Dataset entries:
╔══

`config.mk`:
```
export PLATFORM = sky130hd
export DESIGN_NAME = lcs_front
export DESIGN_NICKNAME = d
export VERILOG_FILES = /design/src/design/lcs_pkg.sv /design/src/design/lcs_front.sv
export SDC_FILE = /design/constraint.sdc
export NUM_CORES = 2
export LEC_CHECK = 0
export ABC_AREA = 1
export ABC_CLOCK_PERIOD_IN_PS = 18400
export BUFFER_PORTS_ARGS = -buffer_cell sky130_fd_sc_hd__buf_2
export CORE_MARGIN = 2
export CORE_UTILIZATION = 40
export CTS_BUF_LIST = sky130_fd_sc_hd__clkbuf_4
export CTS_CLUSTER_SIZE = 30
export DETAILED_ROUTE_END_ITERATION = 12
export PLACE_DENSITY = 0.65
export SLEW_MARGIN = 10
export SYNTH_ARGS = -nofsm -noshare
export SYNTH_HDL_FRONTEND = slang
export SYNTH_SLANG_ARGS = --single-unit
```
`constraint.sdc`:
```
create_clock -name i_clk -period 18.4 [get_ports i_clk]
set_input_delay 1.84 -clock i_clk [delete_from_list [all_inputs] [get_ports i_clk]]
set_output_delay 1.84 -clock i_clk [all_outputs]
set_load 0.1 [all_outputs]
```
--- src/design/fpu_ram.sv ---
`default_nettype none

module fpu_ram #(
    parameter int WIDTH = 8,
    parameter int DEPTH = 16
) (
    input  wire logic                                          i_clk,
    input  wire logic                                          i_we,
    input  wire logic [((DEPTH > 1) ? $clog2(DEPTH) : 1)-1:0]  i_waddr,
    input  wire logic [WIDTH-1:0]                              i_wdata,
    input  wire logic                                          i_re,
    input  wire logic [((DEPTH > 1) ? $clog2(DEPTH) : 1)-1:0]  i_raddr,
    output logic      [WIDTH-1:0]                              o_rdata
);

    logic [WIDTH-1:0] r_mem [DEPTH];
    logic [WIDTH-1:0] r_rdata;

    // read returns the old word on a same-address write
    always_ff @(posedge i_clk) begin
        if (i_we) begin
            r_mem[i_waddr] <= i_wdata;
        end
        if (i_re) begin
            r_rdata <= r_mem[i_raddr];
        end
    end

    assign o_rdata = r_rdata;

endmodule

`default_nettype wire

--- config.mk ---
export PLATFORM = sky130hd
export DESIGN_NAME = fpu_ram
export DESIGN_NICKNAME = d
export VERILOG_FILES = /design/src/design/fpu_ram.sv
export SDC_FILE = /design/constraint.sdc
export NUM_CORES = 1
export LEC_CHECK = 0
export BUFFER_PORTS_ARGS = -buffer_cell sky130_fd_sc_hd__buf_2
export CORE_MARGIN = 4
export CORE_UTILIZATION = 50
export CTS_BUF_LIST = sky130_fd_sc_hd__clkbuf_16
export DETAILED_ROUTE_END_ITERATION = 12
export GPL_TIMING_DRIVEN = 0
export PLACE_DENSITY = 0.67
export SYNTH_ARGS = -nofsm -noshare
export SYNTH_HDL_FRONTEND = slang
export SYNTH_SLANG_ARGS = --single-unit
export TNS_END_PERCENT = 1
--- constraint.sdc ---
create_clock -name i_clk -period 3.1 [get_ports i_clk]
set_input_delay 0.31 -clock i_clk [delete_from_list [all_inputs] [get_ports i_clk]]
set_output_delay 0.31 -clock i_clk [all_outputs]
set_load 0.02 [all_outputs]
==> results.txt, run 1 <==
GPL Wtd Cong - 0.728
die height - 110 um
Seq/Total Area, Yosys - 0.781
WP buf/inv - 1
DR vias - 2419
VDD IR max - 0.490 mV
RR Endpoint - o_rdata[0]
R2R depth - 3
total gr overflow - 0
Hold Violations, Final - 0
worst path cell trace - buf_2 > nand3b_1 > nor3_1
min-delay worst type - in -> reg
CP Max Fanout - 8
CP max-delay cell - nor3_1
DRC errors left - 0
WS Path Type - in -> reg
grt peak-use layer - met2
GRT Total Usage - 0.178
CP max stage delay - 1040 ps
RR Startpoint - r_mem[5][0]
antenna violations before repair - 0
Post-DRT Antenna Nets - 0
cts hold-fix bufs - 0
synthesis-stage register bit count - 136
Synth warnings - 0
Chip Width - 110 um
CTS buffer count - 17
largest net degree at the start of global routing - 17
first-pass GRT wire length - 14600 um
placed cell areas - 5520 um2
Wirelength per Cell - 23.2 um
Syn Std Cell Area - 5230 um2
n_diodes - 0
htree depth - 4
Setup Skew - 9.22 ps
worst-margin pin slew - 1310 ps
post-synthesis cell count - 229
max_cap viols - 0
share of cells above drive strength 1 - 0.286
synthesized area per cell - 22.8 um2
drt first pass iters - 5
Max-slew headroom - 0.123
worst hold start - i_re
CORE AREA - 10200 um2
die area - 12200 um2
Post-Synthesis Net Count - 248
commonest cells after routing, fill and taps aside - edfxtp_1 (136), buf_2 (29), mux4_2 (18), clkbuf_16 (17), a22oi_1 (16)
Finished Layout Cells - 423
met1 Usage GRT - 0.251
Post-CTS Resized - 0
CP arrival - 1710 ps
setup violators final - 0
Filler Cell Count - 759
critical path depth - 3
startpoint types - primary input
CP top delay family - simple AND/OR/NAND/NOR gates
start point of the critical path - i_waddr[2]
fmax - 587 MHz
final instance area - 6160 um2
Port Buf Inserts - 25
Net count, final - 293
Post-Place Cells - 390
shortest period the worst path allows - 1700 ps
PD cells - 716 nW/um2
CP Capture Type - flop
hold path cells - 1
flop-to-flop setup slack - 1470 ps
io pins - 27
clk slew on worst S/H paths - 60 ps
HPWL after DPL - 5950 um
vias in the first global route - 2378
CTS tree - yes
Lkg Pwr - 2.06 nW
clk_lat worst skew - 410 ps
unrepaired setup endpoints after global routing - false
most common cell after layout, fill and taps aside - edfxtp_1
row count - 37
Bufs on Longest Clock Path - 2
setup_tns - 0 ps
Hold Slack - 238 ps
clock sink total - 136
final WL - 9800 um
outcome - finished, final reports clean
met3 GRT Util - 0.0565
Post-CTS Setup Repair Bufs - 0
Area Growth Syn to Fin - 17.9%
Yosys cell types - 18
DRT iter0 DRCs - 219
crit path to - r_mem[8][0]
Root Driver - clkbuf_16
post-route clock period utilization - 0.550
required time of the critical path - 3110 ps
Vias/cell - 5.72
Slew Limit Fails - 0
starting density of the core - 0.511
met2 Use GR - 0.267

╚══

**What the task requires:** The records above must be set down again exactly as written.

**Finished exercise:**
`config.mk`:
```
export PLATFORM = sky130hd
export DESIGN_NAME = lcs_front
export DESIGN_NICKNAME = d
export VERILOG_FILES = /design/src/design/lcs_pkg.sv /design/src/design/lcs_front.sv
export SDC_FILE = /design/constraint.sdc
export NUM_CORES = 2
export LEC_CHECK = 0
export ABC_AREA = 1
export ABC_CLOCK_PERIOD_IN_PS = 18400
export BUFFER_PORTS_ARGS = -buffer_cell sky130_fd_sc_hd__buf_2
export CORE_MARGIN = 2
export CORE_UTILIZATION = 40
export CTS_BUF_LIST = sky130_fd_sc_hd__clkbuf_4
export CTS_CLUSTER_SIZE = 30
export DETAILED_ROUTE_END_ITERATION = 12
export PLACE_DENSITY = 0.65
export SLEW_MARGIN = 10
export SYNTH_ARGS = -nofsm -noshare
export SYNTH_HDL_FRONTEND = slang
export SYNTH_SLANG_ARGS = --single-unit
```
`constraint.sdc`:
```
create_clock -name i_clk -period 18.4 [get_ports i_clk]
set_input_delay 1.84 -clock i_clk [delete_from_list [all_inputs] [get_ports i_clk]]
set_output_delay 1.84 -clock i_clk [all_outputs]
set_load 0.1 [all_outputs]
```
--- src/design/fpu_ram.sv ---
`default_nettype none

module fpu_ram #(
    parameter int WIDTH = 8,
    parameter int DEPTH = 16
) (
    input  wire logic                                          i_clk,
    input  wire logic                                          i_we,
    input  wire logic [((DEPTH > 1) ? $clog2(DEPTH) : 1)-1:0]  i_waddr,
    input  wire logic [WIDTH-1:0]                              i_wdata,
    input  wire logic                                          i_re,
    input  wire logic [((DEPTH > 1) ? $clog2(DEPTH) : 1)-1:0]  i_raddr,
    output logic      [WIDTH-1:0]                              o_rdata
);

    logic [WIDTH-1:0] r_mem [DEPTH];
    logic [WIDTH-1:0] r_rdata;

    // read returns the old word on a same-address write
    always_ff @(posedge i_clk) begin
        if (i_we) begin
            r_mem[i_waddr] <= i_wdata;
        end
        if (i_re) begin
            r_rdata <= r_mem[i_raddr];
        end
    end

    assign o_rdata = r_rdata;

endmodule

`default_nettype wire

--- config.mk ---
export PLATFORM = sky130hd
export DESIGN_NAME = fpu_ram
export DESIGN_NICKNAME = d
export VERILOG_FILES = /design/src/design/fpu_ram.sv
export SDC_FILE = /design/constraint.sdc
export NUM_CORES = 1
export LEC_CHECK = 0
export BUFFER_PORTS_ARGS = -buffer_cell sky130_fd_sc_hd__buf_2
export CORE_MARGIN = 4
export CORE_UTILIZATION = 50
export CTS_BUF_LIST = sky130_fd_sc_hd__clkbuf_16
export DETAILED_ROUTE_END_ITERATION = 12
export GPL_TIMING_DRIVEN = 0
export PLACE_DENSITY = 0.67
export SYNTH_ARGS = -nofsm -noshare
export SYNTH_HDL_FRONTEND = slang
export SYNTH_SLANG_ARGS = --single-unit
export TNS_END_PERCENT = 1
--- constraint.sdc ---
create_clock -name i_clk -period 3.1 [get_ports i_clk]
set_input_delay 0.31 -clock i_clk [delete_from_list [all_inputs] [get_ports i_clk]]
set_output_delay 0.31 -clock i_clk [all_outputs]
set_load 0.02 [all_outputs]
==> results.txt, run 1 <==
GPL Wtd Cong - 0.728
die height - 110 um
Seq/Total Area, Yosys - 0.781
WP buf/inv - 1
DR vias - 2419
VDD IR max - 0.490 mV
RR Endpoint - o_rdata[0]
R2R depth - 3
total gr overflow - 0
Hold Violations, Final - 0
worst path cell trace - buf_2 > nand3b_1 > nor3_1
min-delay worst type - in -> reg
CP Max Fanout - 8
CP max-delay cell - nor3_1
DRC errors left - 0
WS Path Type - in -> reg
grt peak-use layer - met2
GRT Total Usage - 0.178
CP max stage delay - 1040 ps
RR Startpoint - r_mem[5][0]
antenna violations before repair - 0
Post-DRT Antenna Nets - 0
cts hold-fix bufs - 0
synthesis-stage register bit count - 136
Synth warnings - 0
Chip Width - 110 um
CTS buffer count - 17
largest net degree at the start of global routing - 17
first-pass GRT wire length - 14600 um
placed cell areas - 5520 um2
Wirelength per Cell - 23.2 um
Syn Std Cell Area - 5230 um2
n_diodes - 0
htree depth - 4
Setup Skew - 9.22 ps
worst-margin pin slew - 1310 ps
post-synthesis cell count - 229
max_cap viols - 0
share of cells above drive strength 1 - 0.286
synthesized area per cell - 22.8 um2
drt first pass iters - 5
Max-slew headroom - 0.123
worst hold start - i_re
CORE AREA - 10200 um2
die area - 12200 um2
Post-Synthesis Net Count - 248
commonest cells after routing, fill and taps aside - edfxtp_1 (136), buf_2 (29), mux4_2 (18), clkbuf_16 (17), a22oi_1 (16)
Finished Layout Cells - 423
met1 Usage GRT - 0.251
Post-CTS Resized - 0
CP arrival - 1710 ps
setup violators final - 0
Filler Cell Count - 759
critical path depth - 3
startpoint types - primary input
CP top delay family - simple AND/OR/NAND/NOR gates
start point of the critical path - i_waddr[2]
fmax - 587 MHz
final instance area - 6160 um2
Port Buf Inserts - 25
Net count, final - 293
Post-Place Cells - 390
shortest period the worst path allows - 1700 ps
PD cells - 716 nW/um2
CP Capture Type - flop
hold path cells - 1
flop-to-flop setup slack - 1470 ps
io pins - 27
clk slew on worst S/H paths - 60 ps
HPWL after DPL - 5950 um
vias in the first global route - 2378
CTS tree - yes
Lkg Pwr - 2.06 nW
clk_lat worst skew - 410 ps
unrepaired setup endpoints after global routing - false
most common cell after layout, fill and taps aside - edfxtp_1
row count - 37
Bufs on Longest Clock Path - 2
setup_tns - 0 ps
Hold Slack - 238 ps
clock sink total - 136
final WL - 9800 um
outcome - finished, final reports clean
met3 GRT Util - 0.0565
Post-CTS Setup Repair Bufs - 0
Area Growth Syn to Fin - 17.9%
Yosys cell types - 18
DRT iter0 DRCs - 219
crit path to - r_mem[8][0]
Root Driver - clkbuf_16
post-route clock period utilization - 0.550
required time of the critical path - 3110 ps
Vias/cell - 5.72
Slew Limit Fails - 0
starting density of the core - 0.511
met2 Use GR - 0.267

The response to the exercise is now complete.